----- Exercise material -----

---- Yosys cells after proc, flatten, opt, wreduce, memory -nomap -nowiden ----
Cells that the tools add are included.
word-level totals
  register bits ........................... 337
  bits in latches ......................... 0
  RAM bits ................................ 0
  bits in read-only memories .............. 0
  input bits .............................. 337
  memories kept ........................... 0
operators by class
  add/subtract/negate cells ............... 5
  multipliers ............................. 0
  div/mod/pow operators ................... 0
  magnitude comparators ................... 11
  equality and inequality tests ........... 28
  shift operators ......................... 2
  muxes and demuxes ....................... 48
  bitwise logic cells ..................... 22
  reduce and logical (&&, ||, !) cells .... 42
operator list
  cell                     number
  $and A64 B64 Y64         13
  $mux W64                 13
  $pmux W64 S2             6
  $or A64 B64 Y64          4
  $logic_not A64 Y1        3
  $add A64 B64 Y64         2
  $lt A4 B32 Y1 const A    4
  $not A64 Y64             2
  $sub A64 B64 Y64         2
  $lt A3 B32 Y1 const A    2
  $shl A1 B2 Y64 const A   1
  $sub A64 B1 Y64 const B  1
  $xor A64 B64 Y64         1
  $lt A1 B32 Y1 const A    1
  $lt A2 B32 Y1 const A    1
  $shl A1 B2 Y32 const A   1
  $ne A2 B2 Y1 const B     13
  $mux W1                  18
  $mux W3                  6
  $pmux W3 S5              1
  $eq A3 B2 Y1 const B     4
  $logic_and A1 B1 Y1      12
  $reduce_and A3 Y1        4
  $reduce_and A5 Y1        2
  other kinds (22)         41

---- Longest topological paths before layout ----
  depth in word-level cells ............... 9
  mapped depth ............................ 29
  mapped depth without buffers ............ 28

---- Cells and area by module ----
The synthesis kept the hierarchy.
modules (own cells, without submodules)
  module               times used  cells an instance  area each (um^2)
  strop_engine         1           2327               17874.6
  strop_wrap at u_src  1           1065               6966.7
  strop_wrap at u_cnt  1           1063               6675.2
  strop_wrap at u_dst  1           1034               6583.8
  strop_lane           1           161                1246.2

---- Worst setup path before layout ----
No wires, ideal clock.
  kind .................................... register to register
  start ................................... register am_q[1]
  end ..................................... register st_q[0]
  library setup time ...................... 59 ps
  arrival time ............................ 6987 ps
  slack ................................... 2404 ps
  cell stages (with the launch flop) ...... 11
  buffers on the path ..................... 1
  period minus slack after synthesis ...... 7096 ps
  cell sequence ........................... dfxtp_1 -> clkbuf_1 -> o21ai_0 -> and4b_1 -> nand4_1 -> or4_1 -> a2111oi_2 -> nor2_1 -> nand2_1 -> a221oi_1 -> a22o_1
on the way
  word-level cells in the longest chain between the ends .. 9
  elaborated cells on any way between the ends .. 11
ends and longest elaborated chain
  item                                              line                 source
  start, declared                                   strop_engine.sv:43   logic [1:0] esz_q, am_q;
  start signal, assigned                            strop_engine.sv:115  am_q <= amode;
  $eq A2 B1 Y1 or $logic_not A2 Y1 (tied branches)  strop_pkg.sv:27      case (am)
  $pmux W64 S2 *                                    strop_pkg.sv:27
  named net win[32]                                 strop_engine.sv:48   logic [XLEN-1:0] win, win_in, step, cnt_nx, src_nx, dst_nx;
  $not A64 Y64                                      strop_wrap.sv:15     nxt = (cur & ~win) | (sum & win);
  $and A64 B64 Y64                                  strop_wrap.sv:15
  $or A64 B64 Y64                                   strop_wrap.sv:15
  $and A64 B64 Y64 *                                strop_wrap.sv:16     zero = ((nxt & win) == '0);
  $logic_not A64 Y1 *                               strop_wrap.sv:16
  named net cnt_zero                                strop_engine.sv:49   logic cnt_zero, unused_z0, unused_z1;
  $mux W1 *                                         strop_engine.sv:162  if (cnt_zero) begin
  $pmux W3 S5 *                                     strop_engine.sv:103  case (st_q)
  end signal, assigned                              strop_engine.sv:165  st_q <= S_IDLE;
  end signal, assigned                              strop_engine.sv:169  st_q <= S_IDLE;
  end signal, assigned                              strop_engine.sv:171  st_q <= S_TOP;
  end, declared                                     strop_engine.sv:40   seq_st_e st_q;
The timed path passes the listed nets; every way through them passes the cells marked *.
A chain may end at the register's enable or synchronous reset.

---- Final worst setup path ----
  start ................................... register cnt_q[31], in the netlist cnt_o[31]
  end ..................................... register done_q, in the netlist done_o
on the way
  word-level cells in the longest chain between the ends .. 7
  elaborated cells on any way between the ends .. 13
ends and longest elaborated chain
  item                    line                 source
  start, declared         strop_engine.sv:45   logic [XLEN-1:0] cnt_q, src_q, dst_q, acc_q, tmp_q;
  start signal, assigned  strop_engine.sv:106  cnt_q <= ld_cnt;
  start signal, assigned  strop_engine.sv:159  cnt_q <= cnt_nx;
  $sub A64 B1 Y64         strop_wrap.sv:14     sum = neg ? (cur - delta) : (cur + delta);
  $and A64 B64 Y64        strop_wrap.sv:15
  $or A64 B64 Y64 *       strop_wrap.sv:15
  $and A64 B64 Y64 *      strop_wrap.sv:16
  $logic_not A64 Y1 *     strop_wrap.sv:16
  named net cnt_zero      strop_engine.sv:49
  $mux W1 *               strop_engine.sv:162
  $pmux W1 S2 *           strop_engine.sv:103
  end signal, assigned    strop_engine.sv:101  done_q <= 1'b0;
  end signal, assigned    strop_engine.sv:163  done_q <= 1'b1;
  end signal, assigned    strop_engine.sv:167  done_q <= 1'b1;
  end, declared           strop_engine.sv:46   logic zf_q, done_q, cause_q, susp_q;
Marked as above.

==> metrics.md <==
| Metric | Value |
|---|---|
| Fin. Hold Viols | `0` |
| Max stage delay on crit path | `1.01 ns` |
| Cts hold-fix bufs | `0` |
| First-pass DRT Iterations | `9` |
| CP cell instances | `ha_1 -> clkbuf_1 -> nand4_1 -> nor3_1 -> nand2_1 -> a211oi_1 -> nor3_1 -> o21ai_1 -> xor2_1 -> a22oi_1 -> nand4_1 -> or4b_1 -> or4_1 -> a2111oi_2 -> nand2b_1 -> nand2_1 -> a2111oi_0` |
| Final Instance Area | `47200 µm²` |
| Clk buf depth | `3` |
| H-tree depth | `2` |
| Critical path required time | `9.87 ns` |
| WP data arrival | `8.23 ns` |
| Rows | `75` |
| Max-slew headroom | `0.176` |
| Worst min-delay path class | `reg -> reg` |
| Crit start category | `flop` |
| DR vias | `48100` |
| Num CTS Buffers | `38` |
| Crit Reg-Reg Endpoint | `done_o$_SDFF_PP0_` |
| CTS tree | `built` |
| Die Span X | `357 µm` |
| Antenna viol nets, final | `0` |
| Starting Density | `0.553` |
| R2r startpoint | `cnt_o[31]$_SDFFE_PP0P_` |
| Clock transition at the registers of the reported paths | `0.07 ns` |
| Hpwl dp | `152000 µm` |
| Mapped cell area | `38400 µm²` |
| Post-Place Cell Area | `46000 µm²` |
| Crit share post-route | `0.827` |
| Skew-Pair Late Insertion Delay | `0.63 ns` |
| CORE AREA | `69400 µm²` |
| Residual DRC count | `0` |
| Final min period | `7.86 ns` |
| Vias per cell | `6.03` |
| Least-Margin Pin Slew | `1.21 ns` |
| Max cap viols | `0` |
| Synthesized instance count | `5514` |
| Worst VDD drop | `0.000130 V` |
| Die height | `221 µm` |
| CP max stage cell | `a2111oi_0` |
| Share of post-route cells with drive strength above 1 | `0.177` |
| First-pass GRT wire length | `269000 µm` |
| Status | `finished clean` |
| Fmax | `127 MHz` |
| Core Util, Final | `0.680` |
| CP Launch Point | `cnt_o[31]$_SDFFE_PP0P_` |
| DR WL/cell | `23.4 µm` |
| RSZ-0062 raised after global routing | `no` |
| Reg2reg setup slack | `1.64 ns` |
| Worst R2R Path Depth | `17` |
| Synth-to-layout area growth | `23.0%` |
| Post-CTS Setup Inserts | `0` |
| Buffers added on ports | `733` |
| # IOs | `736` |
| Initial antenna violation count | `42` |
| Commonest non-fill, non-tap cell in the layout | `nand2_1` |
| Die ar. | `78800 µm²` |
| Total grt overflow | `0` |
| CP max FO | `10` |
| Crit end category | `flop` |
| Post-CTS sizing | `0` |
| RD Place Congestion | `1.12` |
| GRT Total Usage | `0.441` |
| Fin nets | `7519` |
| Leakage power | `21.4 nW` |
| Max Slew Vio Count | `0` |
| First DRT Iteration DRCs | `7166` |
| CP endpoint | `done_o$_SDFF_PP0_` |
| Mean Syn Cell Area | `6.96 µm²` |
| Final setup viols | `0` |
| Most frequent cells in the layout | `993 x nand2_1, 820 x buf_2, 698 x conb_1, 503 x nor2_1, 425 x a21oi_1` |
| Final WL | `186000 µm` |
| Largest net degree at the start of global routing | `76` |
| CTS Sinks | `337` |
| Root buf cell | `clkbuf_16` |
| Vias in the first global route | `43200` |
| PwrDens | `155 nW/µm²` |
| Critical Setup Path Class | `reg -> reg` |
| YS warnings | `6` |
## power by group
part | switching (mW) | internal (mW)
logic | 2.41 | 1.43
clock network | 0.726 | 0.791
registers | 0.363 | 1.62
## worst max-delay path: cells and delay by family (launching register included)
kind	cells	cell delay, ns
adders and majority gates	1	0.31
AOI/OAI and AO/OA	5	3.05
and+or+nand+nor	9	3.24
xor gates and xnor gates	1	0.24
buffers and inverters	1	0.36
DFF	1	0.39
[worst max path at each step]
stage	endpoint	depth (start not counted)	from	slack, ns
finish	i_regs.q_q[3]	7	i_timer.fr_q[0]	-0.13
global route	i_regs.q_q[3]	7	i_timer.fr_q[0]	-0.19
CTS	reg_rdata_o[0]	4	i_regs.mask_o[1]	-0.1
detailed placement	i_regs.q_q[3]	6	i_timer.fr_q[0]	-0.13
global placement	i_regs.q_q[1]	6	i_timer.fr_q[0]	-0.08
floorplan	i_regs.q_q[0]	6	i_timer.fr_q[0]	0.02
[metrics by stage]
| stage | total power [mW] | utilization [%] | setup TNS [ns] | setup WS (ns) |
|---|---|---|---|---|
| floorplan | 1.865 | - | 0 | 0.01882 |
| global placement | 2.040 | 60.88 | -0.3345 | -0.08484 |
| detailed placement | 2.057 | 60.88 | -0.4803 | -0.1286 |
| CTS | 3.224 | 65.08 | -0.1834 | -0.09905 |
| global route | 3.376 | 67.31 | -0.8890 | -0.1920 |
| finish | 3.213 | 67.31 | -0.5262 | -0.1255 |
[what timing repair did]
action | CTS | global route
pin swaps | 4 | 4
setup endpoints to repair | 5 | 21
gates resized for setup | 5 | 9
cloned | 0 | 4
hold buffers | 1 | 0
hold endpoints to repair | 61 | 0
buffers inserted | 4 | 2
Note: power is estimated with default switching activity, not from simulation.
File: src/rtl/sgw_walker.sv
module sgw_walker
  import sgw_pkg::*;
#(
  parameter int CNT_W          = 24,
  parameter int TBL_AW         = 32,
  parameter int FAILSAFE_BYTES = 4096
) (
  input  logic                 clk,
  input  logic                 rst_n,
  input  logic                 start,
  input  logic [TBL_AW-1:0]    table_base,
  input  logic                 dir_to_mem,
  input  logic [CNT_W-1:0]     byte_count,
  output logic                 busy,
  output logic                 done,
  output logic [1:0]           done_status,
  output logic                 err,
  output logic                 fetch_valid,
  input  logic                 fetch_ready,
  output logic [TBL_AW-1:0]    fetch_addr,
  input  logic                 resp_valid,
  output logic                 resp_ready,
  input  logic [DESC_W-1:0]    resp_data,
  output logic                 burst_valid,
  input  logic                 burst_ready,
  output logic [BUF_AW-1:0]    burst_addr,
  output logic [SEG_LEN_W-1:0] burst_len,
  output logic                 burst_dir
);
  walk_st_e  st_q, st_d;
  walk_res_e res_q, fin_code;
  logic      done_q, err_q, dir_q;
  logic      accept, finish;
  logic      fetch_hs, resp_hs, burst_hs;
  logic      limit_hit, seg_empty, rem_zero;
  seg_t      dec_seg, cur_seg;
  logic [SEG_LEN_W-1:0] take;

  assign accept   = (st_q == ST_IDLE) && start;
  assign fetch_hs = fetch_valid && fetch_ready;
  assign resp_hs  = resp_valid && resp_ready;
  assign burst_hs = burst_valid && burst_ready;

  sgw_desc_decode u_dec (
    .raw (resp_data),
    .seg (dec_seg)
  );

  sgw_table_ptr #(
    .AW    (TBL_AW),
    .LIMIT (FAILSAFE_BYTES),
    .STEP  (DESC_BYTES)
  ) u_ptr (
    .clk       (clk),
    .rst_n     (rst_n),
    .load      (accept),
    .step      (fetch_hs),
    .base_in   (table_base),
    .ptr       (fetch_addr),
    .limit_hit (limit_hit)
  );

  sgw_seg_track #(
    .CNT_W (CNT_W)
  ) u_seg (
    .clk       (clk),
    .rst_n     (rst_n),
    .clear     (accept),
    .load      (resp_hs),
    .consume   (burst_hs),
    .seg_in    (dec_seg),
    .count_in  (byte_count),
    .seg       (cur_seg),
    .take      (take),
    .seg_empty (seg_empty),
    .rem_zero  (rem_zero)
  );

  always_comb begin
    st_d     = st_q;
    finish   = 1'b0;
    fin_code = RES_NONE;
    unique case (st_q)
      ST_IDLE: if (start) st_d = ST_EVAL;
      ST_EVAL: begin
        if (rem_zero) begin
          finish   = 1'b1;
          fin_code = RES_FILLED;
          st_d     = ST_IDLE;
        end else if (seg_empty) begin
          if (cur_seg.last || limit_hit) begin
            finish   = 1'b1;
            fin_code = RES_SHORT;
            st_d     = ST_IDLE;
          end else begin
            st_d = ST_FREQ;
          end
        end else begin
          st_d = ST_BURST;
        end
      end
      ST_FREQ:  if (fetch_ready) st_d = ST_FWAIT;
      ST_FWAIT: if (resp_valid)  st_d = ST_EVAL;
      ST_BURST: if (burst_ready) st_d = ST_EVAL;
      default:  st_d = ST_IDLE;
    endcase
  end

  always_ff @(posedge clk) begin
    if (!rst_n) begin
      st_q   <= ST_IDLE;
      res_q  <= RES_NONE;
      done_q <= 1'b0;
      err_q  <= 1'b0;
      dir_q  <= 1'b0;
    end else begin
      st_q   <= st_d;
      done_q <= finish;
      if (accept) begin
        res_q <= RES_NONE;
        err_q <= 1'b0;
        dir_q <= dir_to_mem;
      end else if (finish) begin
        res_q <= fin_code;
        err_q <= (fin_code == RES_SHORT);
      end
    end
  end

  assign busy        = (st_q != ST_IDLE);
  assign done        = done_q;
  assign done_status = res_q;
  assign err         = err_q;
  assign fetch_valid = (st_q == ST_FREQ);
  assign resp_ready  = (st_q == ST_FWAIT);
  assign burst_valid = (st_q == ST_BURST);
  assign burst_addr  = cur_seg.addr;
  assign burst_len   = take;
  assign burst_dir   = dir_q;
endmodule

File: config.mk
export PLATFORM = sky130hd
export DESIGN_NAME = sgw_walker
export DESIGN_NICKNAME = d
export VERILOG_FILES = /design/src/rtl/sgw_pkg.sv /design/src/rtl/sgw_desc_decode.sv /design/src/rtl/sgw_table_ptr.sv /design/src/rtl/sgw_seg_track.sv /design/src/rtl/sgw_walker.sv
export SDC_FILE = /design/constraint.sdc
export NUM_CORES = 1
export LEC_CHECK = 0
export ABC_AREA = 1
export BUFFER_PORTS_ARGS = -buffer_cell sky130_fd_sc_hd__buf_2
export CAP_MARGIN = 40
export CORE_AREA = 4 4 162 164
export CTS_CLUSTER_SIZE = 30
export DETAILED_ROUTE_END_ITERATION = 10
export DIE_AREA = 0 0 166 168
export GPL_TIMING_DRIVEN = 0
export PLACE_DENSITY = 0.78
export SLEW_MARGIN = 20
export SYNTH_ARGS = -nofsm -noshare
export SYNTH_HDL_FRONTEND = slang
export SYNTH_SLANG_ARGS = --single-unit
export TNS_END_PERCENT = 100
File: constraint.sdc
create_clock -name clk -period 4.1 [get_ports clk]
set_input_delay 0.615 -clock clk [delete_from_list [all_inputs] [get_ports clk]]
set_output_delay 0.615 -clock clk [all_outputs]
set_load 0.01 [all_outputs]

-----

:: Your goal ::
Go through the entries and report every line with the string "category".

:: Solution for this task ::
| Crit start category | `flop` |
| Crit end category | `flop` |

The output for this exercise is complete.